I had no cousins either. I was surrounded by adults, the youngest person in my family by 30 years. The additional afflictions of being an introverted selective mute meant that friendships were difficult to develop. But in early elementary school, I did have friends who seemed to genuinely enjoy playing with me and didn't exclude me from their secrets and games and in-jokes.

Then we moved, and things turned terrible.

The first day of third grade, I was the only new kid in a class of people who'd gone to school together since kindergarten. I'd come from multicultural Miami to a tiny redneck town where everyone at my school was white and conformist. And that's when I learned what loneliness really was.

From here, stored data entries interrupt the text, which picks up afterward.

Source: an optimization exercise on an open RTL-to-GDS flow (aim: a short achievable clock period and few clock cycles per item). Production flows keep margins and buffers that such runs may drop. No functional check of the RTL was part of this run. Power figures rest on the tool's default switching activity, not on a simulated workload.

**run.sh**
```bash
#!/bin/bash
# synth_recipe.tcl (not shown) runs the flow's synth.tcl, then flattens the netlist and writes it again
# the make line also repeats each setting of config.mk as NAME=value (left out here)
make -C /OpenROAD-flow-scripts/flow DESIGN_CONFIG=/design/flow/config.mk WORK_HOME=/design/flow/orfs CLKGATE_MAP_FILE= SYNTH_SCRIPT=/design/flow/synth_recipe.tcl finish
```
From an optimization exercise on the open Yosys and OpenROAD flow, aimed at small area; shortcuts taken in it are not production practice. Only simulation tests tie the RTL to the original design; equivalence was not proved. Power figures rest on the tool's default switching activity, not on a simulated workload.

## run 4
==> flow/design.v (excerpt) <==
module dscpi_core (
    input  wire         clk,
    input  wire         rst_n,
    input  wire         tick,
    input  wire         latch,
    input  wire [3:0]   q,
    input  wire         offhook,
    input  wire         hw_fault,
    output wire [1:0]   tone_class,
    output wire         tone_en,
    output wire [15:0]  tone_on,
    output wire [15:0]  tone_range,
    input  wire         cmd_valid,
    input  wire [1:0]   cmd_op,
    input  wire [7:0]   cmd_arg,
    input  wire [127:0] cmd_frame,
    output reg          rsp_valid,
    output wire [1:0]   rsp_code,
    output wire [158:0] status
);
    localparam [2:0] LS_IDLE  = 3'd0,
                     LS_AWAIT = 3'd1,
                     LS_HS    = 3'd2,
                     LS_RX    = 3'd3,
                     LS_ACK   = 3'd4;
    localparam [4:0] C_ERROR = 5'h1F;    
    function [4:0] code_of_q;
        input [3:0] r;
        begin
            case (r)
                4'd0:    code_of_q = 5'h04;             
                4'd10:   code_of_q = 5'h10;             
                4'd11:   code_of_q = 5'h1A;             
                4'd12:   code_of_q = 5'h1B;             
  ...
For scale: ~1300 cells after synthesis, about 210 flip-flops, about 350 I/O pins.
==> flow/config.mk <==
export PLATFORM = sky130hd
export DESIGN_NAME = dscpi_core
export DESIGN_NICKNAME = dscpi_core
export VERILOG_FILES = /design/flow/design.v
export SDC_FILE = /design/flow/constraint.sdc
export NUM_CORES = 4
export LEC_CHECK = 0
export CAP_MARGIN = 20
export CORE_MARGIN = 2
export CORE_UTILIZATION = 65
export CTS_BUF_LIST = sky130_fd_sc_hd__clkbuf_16
export CTS_CLUSTER_DIAMETER = 60
export CTS_CLUSTER_SIZE = 20
export SLEW_MARGIN = 20
==> flow/constraint.sdc <==
create_clock -name core_clock -period 20.0 [get_ports {clk}]
set_input_delay 4.0000 -clock core_clock [delete_from_list [all_inputs] [get_ports {clk}]]
set_output_delay 4.0000 -clock core_clock [all_outputs]
set_load 0.01 [all_outputs]
standard.sh (not shown) runs the stock make flow with config.mk's settings and CLKGATE_MAP_FILE= SYNTH_SCRIPT=/design/flow/synth_recipe.tcl, a recipe that flattens the netlist after the stock synthesis.
==> flow/flow/run.sh <==
#!/bin/bash
# The standard layout (the standard.sh, standard synthesis included),
# with the smallest buffer cell as the port buffers.
set -euo pipefail
bash standard.sh "BUFFER_PORTS_ARGS=-buffer_cell sky130_fd_sc_hd__buf_1" \
    finish > make_finish.log 2>&1
Changes in run 1 relative to run 4:
--- a/flow/design.v
+++ b/flow/design.v
@@ -17,39 +17,39 @@
     output reg          rsp_valid,
     output wire [1:0]   rsp_code,
     output wire [158:0] status
 );
     localparam [2:0] LS_IDLE  = 3'd0,
                      LS_AWAIT = 3'd1,
                      LS_HS    = 3'd2,
                      LS_RX    = 3'd3,
                      LS_ACK   = 3'd4;
-    localparam [4:0] C_ERROR = 5'h1F;    
+    localparam [4:0] C_ERROR = 5'h00;    
     function [4:0] code_of_q;
         input [3:0] r;
         begin
             case (r)
-                4'd0:    code_of_q = 5'h04;             
-                4'd10:   code_of_q = 5'h10;             
-                4'd11:   code_of_q = 5'h1A;             
-                4'd12:   code_of_q = 5'h1B;             
-                4'd13:   code_of_q = 5'h01;             
-                4'd14:   code_of_q = 5'h02;             
-                4'd15:   code_of_q = 5'h03;             
-                default: code_of_q = {1'b1, r};         
+                4'd0:    code_of_q = 5'h1B;             
+                4'd10:   code_of_q = 5'h0F;             
+                4'd11:   code_of_q = 5'h05;             
+                4'd12:   code_of_q = 5'h04;             
+                4'd13:   code_of_q = 5'h1E;             
+                4'd14:   code_of_q = 5'h1D;             
+                4'd15:   code_of_q = 5'h1C;             
+                default: code_of_q = {1'b0, ~r};        
             endcase
         end
     endfunction
     function [7:0] byte_of_code;
         input [4:0] cs;
         reg [4:0] c;
         begin
-            c = {~cs[4], cs[3:0]};
+            c = {cs[4], ~cs[3:0]};
             byte_of_code = {1'b0, c[4], ~c[4],
                             ~c[4] & ~(c[3] & ~c[2] & c[1]),
                             c[3] & ~(~c[2] & c[1] & c[0]),
                             c[2:0]};
         end
     endfunction
     function byte_sym;
         input [7:0] b;
         begin
@@ -58,23 +58,23 @@
                        (b[7:4] == 4'h2 && b[3:0] == 4'h3) ||
                        (b[7:4] == 4'h4 && !b[3] &&
                         (b[2] ? b[1:0] == 2'b00 : b[1:0] != 2'b00));
         end
     endfunction
     function [4:0] code_of_byte;
         input [7:0] b;
         input       ok;
         begin
-            code_of_byte = {!(b[7:4] == 4'h4 && ok),
-                            b[3] | ~ok | (b[7:4] == 4'h2 && !b[3]),
-                            b[2] | ~ok,
-                            b[1] | ~ok,
-                            b[0] | ~ok};
+            code_of_byte = {b[7:4] == 4'h4 && ok,
+                            ~(b[3] | (b[7:4] == 4'h2 && !b[3])) & ok,
+                            ~b[2] & ok,
+                            ~b[1] & ok,
+                            ~b[0] & ok};
         end
     endfunction
     function [3:0] weight_of_byte;
         input [7:0] b;
         reg z;
         begin
             z = b[3:0] == 4'h0;
             weight_of_byte = {~b[4] | b[3] | z,
                               b[6] | (b[4] ? b[2] : b[0]),
@@ -264,19 +264,19 @@
     wire cmd_changed = c_inj ||
                        (c_rst && (t_ls != LS_IDLE || t_err0 || err1_t || t_err3)) ||
                        (c_dbg && dbg_new != debug_level);
     always @(posedge clk) begin
         latch_q <= latch;
     end
     wire lf_tick = rst_n && t_fin && !c_inj;
     always @(posedge clk) begin
         if (!rst_n || c_inj || t_fin)
-            last_frame <= inj_code & ({80{!lf_tick}} | {cs_code, fa_buf});
+            last_frame <= inj_code | ({80{lf_tick}} & {cs_code, fa_buf});
     end
     always @(posedge clk) begin
         {t_hi, t_lo} <= n_timer;
         if (sample) begin
             fa_buf <= {cs_code, fa_buf[74:5]};
             ck_sum <= smp_sum;
             ck_all <= smp_all;
         end
         if (latch && !latch_q)
[summary]
Sort run 1 and run 4 by fraction of the mapped netlist area in compound gates, ascending, and run 1 comes first.
Side by side, count of nets after finishing turned out higher in run 1 than in run 4.
Sort run 1 and run 4 by sequential power share, ascending, and run 4 comes first.
Going from run 4 to run 1, area of all placed cells without fillers grows by 1.3%.
Relative to run 4, the average wire per cell in the routed design measured on run 1 has decreased by a few percent.
Die area | run 1 below run 4
On utilization: between run 1 and run 4, it ends up higher for run 1.
Compared with run 4, run 1 shows a worst stage delay on the critical path that is 0.22 ns lower.
Vertical extent of the die: run 1 lower than run 4
On critical path depth: between run 1 and run 4, it ends up lower for run 4.

what the ideal ports hide:
The flow's constraints put no driver on any port. The routed layouts listed below were extracted and timed again, unchanged, in two steps. Step 1 (the two cells are an assumption about what drives the block):
set clk [get_ports {clk}]
set_driving_cell -lib_cell sky130_fd_sc_hd__clkbuf_16 $clk
set_driving_cell -lib_cell sky130_fd_sc_hd__buf_2 [delete_from_list [all_inputs] $clk]
Step 2, shift: input delay + t, output delay - t, t = (earliest + latest rising clock arrival at the registers) / 2. This alone moves slack from input paths to output paths. Slacks: ideal / step 1 / step 2; pairs: ideal / step 1.
run	shift t [ns]	slack for setup (ns)	worst setup path after step 2
run 4	0.535	10.314 / 10.330 / 9.795	input to register
run 1	0.536	11.302 / 11.327 / 10.792	input to register
After both steps every run listed still meets setup and hold. For run 4, which loses most, drivers alone change the setup slack by +0.016 ns; drivers and shift together by -0.519 ns.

Because I was in a gifted program, I was placed in classes with the same group of kids through 8th grade. But by that time, my pariah status had been cemented to the point where I begged to become invisible just so the bullying would stop.

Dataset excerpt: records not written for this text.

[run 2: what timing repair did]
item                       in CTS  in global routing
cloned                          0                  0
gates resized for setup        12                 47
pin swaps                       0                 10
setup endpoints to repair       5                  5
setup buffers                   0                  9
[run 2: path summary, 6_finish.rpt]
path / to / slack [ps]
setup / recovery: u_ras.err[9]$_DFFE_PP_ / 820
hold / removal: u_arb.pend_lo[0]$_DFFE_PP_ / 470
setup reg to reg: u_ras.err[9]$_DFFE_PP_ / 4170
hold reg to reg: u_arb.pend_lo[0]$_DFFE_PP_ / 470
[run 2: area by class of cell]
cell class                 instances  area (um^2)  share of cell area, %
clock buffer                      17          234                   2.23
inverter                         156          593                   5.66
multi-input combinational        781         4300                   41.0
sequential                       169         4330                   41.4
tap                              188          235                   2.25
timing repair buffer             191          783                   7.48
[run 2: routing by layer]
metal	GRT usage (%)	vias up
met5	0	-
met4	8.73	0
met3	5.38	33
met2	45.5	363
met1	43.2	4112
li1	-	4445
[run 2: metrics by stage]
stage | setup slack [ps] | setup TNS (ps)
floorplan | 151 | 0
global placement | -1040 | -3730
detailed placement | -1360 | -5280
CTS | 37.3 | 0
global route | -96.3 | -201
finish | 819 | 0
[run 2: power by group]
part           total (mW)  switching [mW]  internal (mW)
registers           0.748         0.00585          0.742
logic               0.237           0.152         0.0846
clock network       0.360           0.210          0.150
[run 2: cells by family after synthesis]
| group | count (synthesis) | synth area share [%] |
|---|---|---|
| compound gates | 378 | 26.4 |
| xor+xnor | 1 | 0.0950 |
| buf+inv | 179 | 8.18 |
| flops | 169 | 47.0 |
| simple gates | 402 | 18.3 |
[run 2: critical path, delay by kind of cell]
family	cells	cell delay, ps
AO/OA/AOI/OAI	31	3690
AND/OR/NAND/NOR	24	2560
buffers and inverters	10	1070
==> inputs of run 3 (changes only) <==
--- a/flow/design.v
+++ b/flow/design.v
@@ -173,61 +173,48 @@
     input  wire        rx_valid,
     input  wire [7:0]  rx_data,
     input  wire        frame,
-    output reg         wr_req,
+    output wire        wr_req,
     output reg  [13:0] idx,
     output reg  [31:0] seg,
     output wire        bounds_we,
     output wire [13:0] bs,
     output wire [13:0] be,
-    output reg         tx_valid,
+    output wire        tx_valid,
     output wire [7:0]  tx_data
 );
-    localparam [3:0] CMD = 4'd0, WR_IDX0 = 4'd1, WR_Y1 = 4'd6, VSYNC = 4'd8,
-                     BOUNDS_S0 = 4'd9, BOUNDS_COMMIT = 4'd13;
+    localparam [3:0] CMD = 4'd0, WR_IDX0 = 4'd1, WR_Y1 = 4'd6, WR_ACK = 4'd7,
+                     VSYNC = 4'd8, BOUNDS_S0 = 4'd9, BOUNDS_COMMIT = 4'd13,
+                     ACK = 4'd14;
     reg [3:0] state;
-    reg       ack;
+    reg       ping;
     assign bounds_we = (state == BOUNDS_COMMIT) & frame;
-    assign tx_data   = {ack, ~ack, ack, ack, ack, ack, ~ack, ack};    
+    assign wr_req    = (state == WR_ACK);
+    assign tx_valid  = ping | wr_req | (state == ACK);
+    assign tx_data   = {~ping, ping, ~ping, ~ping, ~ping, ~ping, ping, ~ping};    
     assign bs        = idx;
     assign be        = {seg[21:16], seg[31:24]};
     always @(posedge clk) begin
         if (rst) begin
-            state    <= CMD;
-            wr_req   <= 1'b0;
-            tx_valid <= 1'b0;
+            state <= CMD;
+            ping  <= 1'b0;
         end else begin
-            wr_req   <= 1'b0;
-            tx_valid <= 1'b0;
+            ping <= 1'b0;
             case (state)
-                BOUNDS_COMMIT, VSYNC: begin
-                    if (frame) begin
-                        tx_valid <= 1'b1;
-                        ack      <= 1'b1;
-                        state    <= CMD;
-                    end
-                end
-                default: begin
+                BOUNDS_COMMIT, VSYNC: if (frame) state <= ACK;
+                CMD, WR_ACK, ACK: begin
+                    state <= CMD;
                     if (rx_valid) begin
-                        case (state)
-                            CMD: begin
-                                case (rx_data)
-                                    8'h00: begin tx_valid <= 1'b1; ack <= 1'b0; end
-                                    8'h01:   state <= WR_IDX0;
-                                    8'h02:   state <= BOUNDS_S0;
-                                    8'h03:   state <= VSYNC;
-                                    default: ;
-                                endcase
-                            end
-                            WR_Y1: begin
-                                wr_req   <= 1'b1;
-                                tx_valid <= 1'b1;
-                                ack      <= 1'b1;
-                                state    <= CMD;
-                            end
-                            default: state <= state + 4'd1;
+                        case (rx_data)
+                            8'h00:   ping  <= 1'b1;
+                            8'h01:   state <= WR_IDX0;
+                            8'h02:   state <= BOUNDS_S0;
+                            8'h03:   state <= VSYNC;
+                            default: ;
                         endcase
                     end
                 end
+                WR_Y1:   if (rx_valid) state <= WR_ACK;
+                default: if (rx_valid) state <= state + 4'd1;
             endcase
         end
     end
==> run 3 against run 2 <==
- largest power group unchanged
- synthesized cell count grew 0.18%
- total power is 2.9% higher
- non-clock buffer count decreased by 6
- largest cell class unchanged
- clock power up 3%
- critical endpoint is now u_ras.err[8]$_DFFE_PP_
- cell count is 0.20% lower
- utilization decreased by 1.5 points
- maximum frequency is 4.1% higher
Background: an optimization exercise with open tools, aiming at small area, a short achievable clock period and few clock cycles. Do not read the settings as production practice. Function was checked by simulation only, so behaviour that the tests miss may differ from the original. Power figures rest on the tool's default switching activity, not on a simulated workload.

### flow/run.sh
#!/bin/bash
# synth_recipe.tcl (not shown) runs the flow's synth.tcl, then flattens the netlist and writes it again
# the make line also repeats each setting of config.mk as NAME=value (left out here)
make -C /OpenROAD-flow-scripts/flow DESIGN_CONFIG=/design/flow/config.mk WORK_HOME=/design/flow/orfs CLKGATE_MAP_FILE= SYNTH_SCRIPT=/design/flow/synth_recipe.tcl finish
### flow/config.mk
export PLATFORM = sky130hd
export DESIGN_NAME = level_lut_remapper
export DESIGN_NICKNAME = level_lut_remapper
export VERILOG_FILES = /design/flow/design.v
export SDC_FILE = /design/flow/constraint.sdc
export NUM_CORES = 4
export LEC_CHECK = 0
export CAP_MARGIN = 20
export CORE_MARGIN = 2
export CORE_UTILIZATION = 25
export PLACE_DENSITY = 0.4
export SLEW_MARGIN = 20
### flow/constraint.sdc
create_clock -name core_clock -period 12.0 [get_ports {clk}]
set_input_delay 2.4000 -clock core_clock [delete_from_list [all_inputs] [get_ports {clk}]]
set_output_delay 2.4000 -clock core_clock [all_outputs]
set_load 0.01 [all_outputs]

I learned the primary reason for my being outcast was that I was "too quiet". Having no idea why this was a problem, I did nothing to try to fix it. But it wouldn't have mattered. I was weird. I didn't wear the right clothes. 
My hair was too long. I was clumsy. I read too many books. I read the wrong books. I didn't have crushes on the right celebrities. I ate my mashed potatoes with a spoon instead of a fork. (For some reason this was a social faux pas.) My vocabulary was too large. I was the teacher's pet. You name it, someone found a reason to mock me for it. 

But the bullying went beyond making fun. I was spit on, I had garbage thrown at me, I had my belongings stolen, broken, and thrown out of a bus window more than once. Boys made animal noises when I walked by and told me it was my mating call. Pennies were flicked at my head, designed to sting enough to bring tears to my eyes. I was sexually harassed, and then told by teachers that it was my fault for "flirting" with the boys. But that was the just physical stuff. The psychological stuff cut much deeper.

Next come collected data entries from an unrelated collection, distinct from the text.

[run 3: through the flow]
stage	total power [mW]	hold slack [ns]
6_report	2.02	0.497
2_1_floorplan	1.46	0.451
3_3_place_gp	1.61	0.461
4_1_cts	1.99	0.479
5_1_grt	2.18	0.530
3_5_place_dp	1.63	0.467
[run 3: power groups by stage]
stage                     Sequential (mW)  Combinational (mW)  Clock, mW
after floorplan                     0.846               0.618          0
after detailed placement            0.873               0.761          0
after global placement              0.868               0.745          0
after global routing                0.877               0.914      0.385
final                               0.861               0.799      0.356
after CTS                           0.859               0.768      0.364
Context: an optimization exercise on an open-source flow, tuned for small area, a short achievable clock period and few clock cycles. The choices shown serve that exercise and are no tape-out recipe.

==> flow/design.v <==
module codex32_cks (
    input  wire        clk,
    input  wire        rst,
    input  wire        cmd_valid,
    output wire        cmd_ready,
    input  wire [15:0] cmd_word,
    input  wire        cmd_empty,
    input  wire        in_valid,
    output wire        in_ready,
    input  wire [7:0]  in_data,
    input  wire        in_last,
    output wire        out_valid,
    input  wire        out_ready,
    output wire [7:0]  out_data,
    output wire        out_last,
    output wire [3:0]  out_status
);
    localparam [64:0] GS0 = 65'h19dc500ce73fde210;
    localparam [64:0] GS1 = 65'h1bfae00def77fe529;
    localparam [64:0] GS2 = 65'h1fbd920fffe7bee52;
    localparam [64:0] GS3 = 65'h1739640bdeee3fdad;
    localparam [64:0] GS4 = 65'h07729a039cfc75f5a;
    localparam [64:0] TS  = 65'h10ce0795c2fd1e62a;
    localparam [64:0] IS  = 65'h23181b3;
    localparam [64:0] IAS = 65'h11899c7f0c7127e48;    
    localparam [74:0] GL0 = 75'h3d59d273535ea62d897;
    localparam [74:0] GL1 = 75'h7a9becb6361c6c51507;
    localparam [74:0] GL2 = 75'h543f9b7e6c38d8a2a0e;
    localparam [74:0] GL3 = 75'h0c577eaeccf1990d13c;
    localparam [74:0] GL4 = 75'h1887f74f8dc71b10651;
    localparam [74:0] TL  = 75'h43381e570bf4798ab26;
    localparam [74:0] IL  = 75'h23181b3;
    localparam [74:0] IAL = 75'h6f4b3a330a74687026c;   
    localparam [1:0] OP_PMODS  = 2'd0;
    localparam [1:0] OP_PMODL  = 2'd1;
    localparam [1:0] OP_CKSUM  = 2'd2;
    localparam [1:0] OP_VERIFY = 2'd3;
    reg         cr;           
    reg         sv;           
    reg  [1:0]  s_op;
    reg         s_aug, s_ill, s_emp;
    reg         fr;           
    reg         ir;           
    reg         cur;          
    reg         fin;          
    reg         crd;          
    reg         pre;          
    reg         vok_r;
    reg  [1:0]  st_r;
    reg         efin;         
    reg         pv;           
    reg  [4:0]  psym;
    reg         pbig;         
    reg         plast;
    reg  [4:0]  sh;           
    reg  [1:0]  op;
    reg         aug;          
    reg         ill;
    reg         bad;
    reg  [6:0]  len;          
    reg  [64:0] res_s;
    reg  [74:0] res_l;
    reg         ov;           
    reg  [4:0]  od;           
    reg         olast;
    reg  [1:0]  ost;
    reg  [3:0]  nx;           
    reg         rlong;        
    reg         rone;         
    wire dec_legal = (cmd_word == 16'h4000) || (cmd_word == 16'h4001) ||
                     (cmd_word == 16'h5000) || (cmd_word == 16'h6000);
    wire [1:0] dec_op = cmd_word[13] ? OP_VERIFY :
                        cmd_word[12] ? OP_CKSUM  :
                        cmd_word[0]  ? OP_PMODL  : OP_PMODS;
    wire cmd_fire = cmd_valid && cr;
    wire start    = sv && fr;                 
    wire in_fire  = in_valid  && ir;
    wire out_fire = ov && out_ready;
    wire pe       = pv && cur;                
    wire [4:0]  slo    = psym & {5{pe & ~aug}};
    wire [4:0]  fs     = res_s[64:60] ^ sh;
    wire [4:0]  fl     = res_l[74:70] ^ sh;
    wire [64:0] step_s = {res_s[59:0], slo}
                       ^ (GS0 & {65{fs[0]}}) ^ (GS1 & {65{fs[1]}}) ^ (GS2 & {65{fs[2]}})
                       ^ (GS3 & {65{fs[3]}}) ^ (GS4 & {65{fs[4]}});
    wire [74:0] step_l = {res_l[69:0], slo}
                       ^ (GL0 & {75{fl[0]}}) ^ (GL1 & {75{fl[1]}}) ^ (GL2 & {75{fl[2]}})
                       ^ (GL3 & {75{fl[3]}}) ^ (GL4 & {75{fl[4]}});
    wire fin_go    = fin && !ov;
    wire fault     = ill | bad;
    wire vok       = !fault && (((len <= 7'd93) && res_s == TS) ||
                                (len[6] && len[5] && res_l == TL));
    wire nbad      = bad | pbig;
    wire k_long    = (op == OP_PMODL) || (aug && (len >= 7'd80));
    wire k_one     = ill || nbad || (op == OP_VERIFY);
    wire e_long    = !ill && (op == OP_PMODL);
    wire e_one     = ill || (op == OP_VERIFY);
    wire [4:0] tgt_l = ({5{nx == 4'd0}} & 5'd16)
                     | ({5{nx == 4'd1}} & 5'd25)
                     | ({5{nx == 4'd2}} & 5'd24)
                     | ({5{nx == 4'd3}} & 5'd3)
                     | ({5{nx == 4'd4}} & 5'd25)
                     | ({5{nx == 4'd5}} & 5'd11)
                     | ({5{nx == 4'd6}} & 5'd16)
                     | ({5{nx == 4'd7}} & 5'd23)
                     | ({5{nx == 4'd8}} & 5'd29)
                     | ({5{nx == 4'd9}} & 5'd3)
                     | ({5{nx == 4'd10}} & 5'd25)
                     | ({5{nx == 4'd11}} & 5'd17)
                     | ({5{nx == 4'd12}} & 5'd10)
                     | ({5{nx == 4'd13}} & 5'd25)
                     | ({5{nx == 4'd14}} & 5'd6);
    wire [4:0] tgt_s = ({5{nx == 4'd0}} & 5'd16)
                     | ({5{nx == 4'd1}} & 5'd25)
                     | ({5{nx == 4'd2}} & 5'd24)
                     | ({5{nx == 4'd3}} & 5'd3)
                     | ({5{nx == 4'd4}} & 5'd25)
                     | ({5{nx == 4'd5}} & 5'd11)
                     | ({5{nx == 4'd6}} & 5'd16)
                     | ({5{nx == 4'd7}} & 5'd23)
                     | ({5{nx == 4'd8}} & 5'd29)
                     | ({5{nx == 4'd9}} & 5'd3)
                     | ({5{nx == 4'd10}} & 5'd25)
                     | ({5{nx == 4'd11}} & 5'd17)
                     | ({5{nx == 4'd12}} & 5'd10);
    wire [4:0] tgt   = rlong ? tgt_l : tgt_s;
    wire [4:0] src_s = fin ? res_s[64:60] : res_s[59:55];
    wire [4:0] src_l = fin ? res_l[74:70] : res_l[69:65];
    wire [4:0] grp   = (rlong ? src_l : src_s) ^ (tgt & {5{aug}});
    wire       nlast = rlong ? (nx == 4'd14) : (nx == 4'd12);
    wire       adv   = out_fire && !olast;       
    wire       r_en  = pe || adv;
    wire       last_pe  = pe && plast;
    wire       ov_next  = fin_go || (ov && !(out_fire && olast));
    wire       early_fr = last_pe && k_one && !ov_next;
    wire       pv_next  = in_fire || (pv && !pe);
    wire       cur_next = (cur && !last_pe) || (start && !s_emp);
    wire       om       = (fin && !rone) || (ov && !olast);
    wire       ld       = fin_go || adv;         
    wire       clr      = nlast || (fin && rone);
    wire [4:0] od_new   = (fin && rone) ? {4'd0, vok_r} : grp;
    wire [4:0] psym_nx  = in_fire ? in_data[4:0] : psym;
    wire       aug_nx   = start ? s_aug : aug;
    wire [4:0] top_r    = rlong ? res_l[74:70] : res_s[64:60];
    wire [4:0] sec_r    = rlong ? res_l[69:65] : res_s[59:55];
    assign cmd_ready  = cr;
    assign in_ready   = ir;
    assign out_valid  = ov;
    assign out_data   = {3'b000, od};
    assign out_last   = olast;
    assign out_status = {2'b00, ost};
    always @(posedge clk) begin
        if (start) begin
            res_s <= s_aug ? IAS : IS;
            res_l <= s_aug ? IAL : IL;
        end else if (r_en) begin
            res_s <= step_s;
            res_l <= step_l;
        end
        if (!om)
            sh <= psym_nx & {5{aug_nx}};
        else if (adv)
            sh <= sec_r;
        else
            sh <= top_r;
        if (cmd_fire) begin
            s_op  <= dec_op;
            s_aug <= cmd_word[12];
            s_ill <= !dec_legal;
            s_emp <= cmd_empty;
        end
        if (start) begin
            op  <= s_op;
            aug <= s_aug;
            ill <= s_ill;
            bad <= 1'b0;
            len <= 7'd0;
        end else if (pe) begin
            bad <= nbad;
            if (!(len[6] & len[5]))
                len <= len + 7'd1;
        end
        if (in_fire) begin
            psym  <= in_data[4:0];
            pbig  <= |in_data[7:5];
            plast <= in_last;
        end
        if (last_pe) begin
            rlong <= k_long;
            rone  <= k_one;
        end else if (efin) begin
            rlong <= e_long;
            rone  <= e_one;
        end
        if (pre) begin
            vok_r <= vok;
            st_r  <= ill ? 2'd1 : (bad ? 2'd2 : 2'd0);
        end
        if (fin_go)
            ost <= rone ? st_r : 2'd0;    
        if (ld) begin
            od    <= od_new;
            olast <= clr;
        end
        if (rst) begin
            cr  <= 1'b1;
            sv  <= 1'b0;
            fr  <= 1'b1;
            ir  <= 1'b1;
            cur <= 1'b0;
            fin <= 1'b0;
            crd <= 1'b0;
            efin <= 1'b0;
            pre  <= 1'b0;
            pv  <= 1'b0;
            ov  <= 1'b0;
            nx  <= 4'd0;
        end else begin
            pv  <= pv_next;
            cur <= cur_next;
            ir  <= !pv_next || cur_next;
            efin <= start && s_emp;
            sv   <= (sv && !start) || cmd_fire;
            cr   <= !((sv && !start) || cmd_fire);
            pre <= (last_pe && k_one) || efin;
            fin <= (last_pe && !k_one) || pre || (fin && !fin_go);
            ov  <= ov_next;
            if (early_fr)
                crd <= 1'b1;
            else if (fin_go)
                crd <= 1'b0;
            if (early_fr || (fin_go && rone && !crd) || (adv && nlast))
                fr <= 1'b1;
            else if (start)
                fr <= 1'b0;
            if (ld)
                nx <= clr ? 4'd0 : nx + 4'd1;
        end
    end
endmodule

Loneliness is growing up with an alcoholic abusive parent who violates your trust and your privacy and drives you to contemplate murder or suicide, then having to go to school with girls who've set out to destroy you; girls who get up and move to a different table whenever you sit down with them, girls who make eye contact with you and then turn to whisper and laugh to their friends, making sure that you know they are whispering about and laughing directly at you, girls who purposely exclude you from all social gatherings, girls who tell you that your face and body and clothes and hair are fundamentally wrong, girls who sneer and laugh at you in disgust as if you are a zoo animal or circus freak on display for their amusement. I learned to hate them.

By the time I got to high school, I was violent and filled with rage from a decade of social isolation. In the pre-Columbine 90's, some classmates made it a running joke that I'd be the one to come to school with a flamethrower and take out everyone. I secretly thought that didn't sound like a bad idea. They thought it was a joke because I was "the quiet one." I wrote English essays that were filled with violence and morbidity and allusions to the abuse I was suffering at home. Not a single teacher expressed concern for me. One day the assistant principal walked by and saw me eating alone at a lunch table. He shouted with scorn: "What are you doing eating alone?! You need to go make some friends!" 

Adults can be so clueless.

So I learned at an early age how to be alone. What I didn't learn was how to have healthy relationships. Somehow, I did know what love was, and I longed for it, and in doing so I made terrible decisions and wound up with some very bad men. But that's a story for Part 2.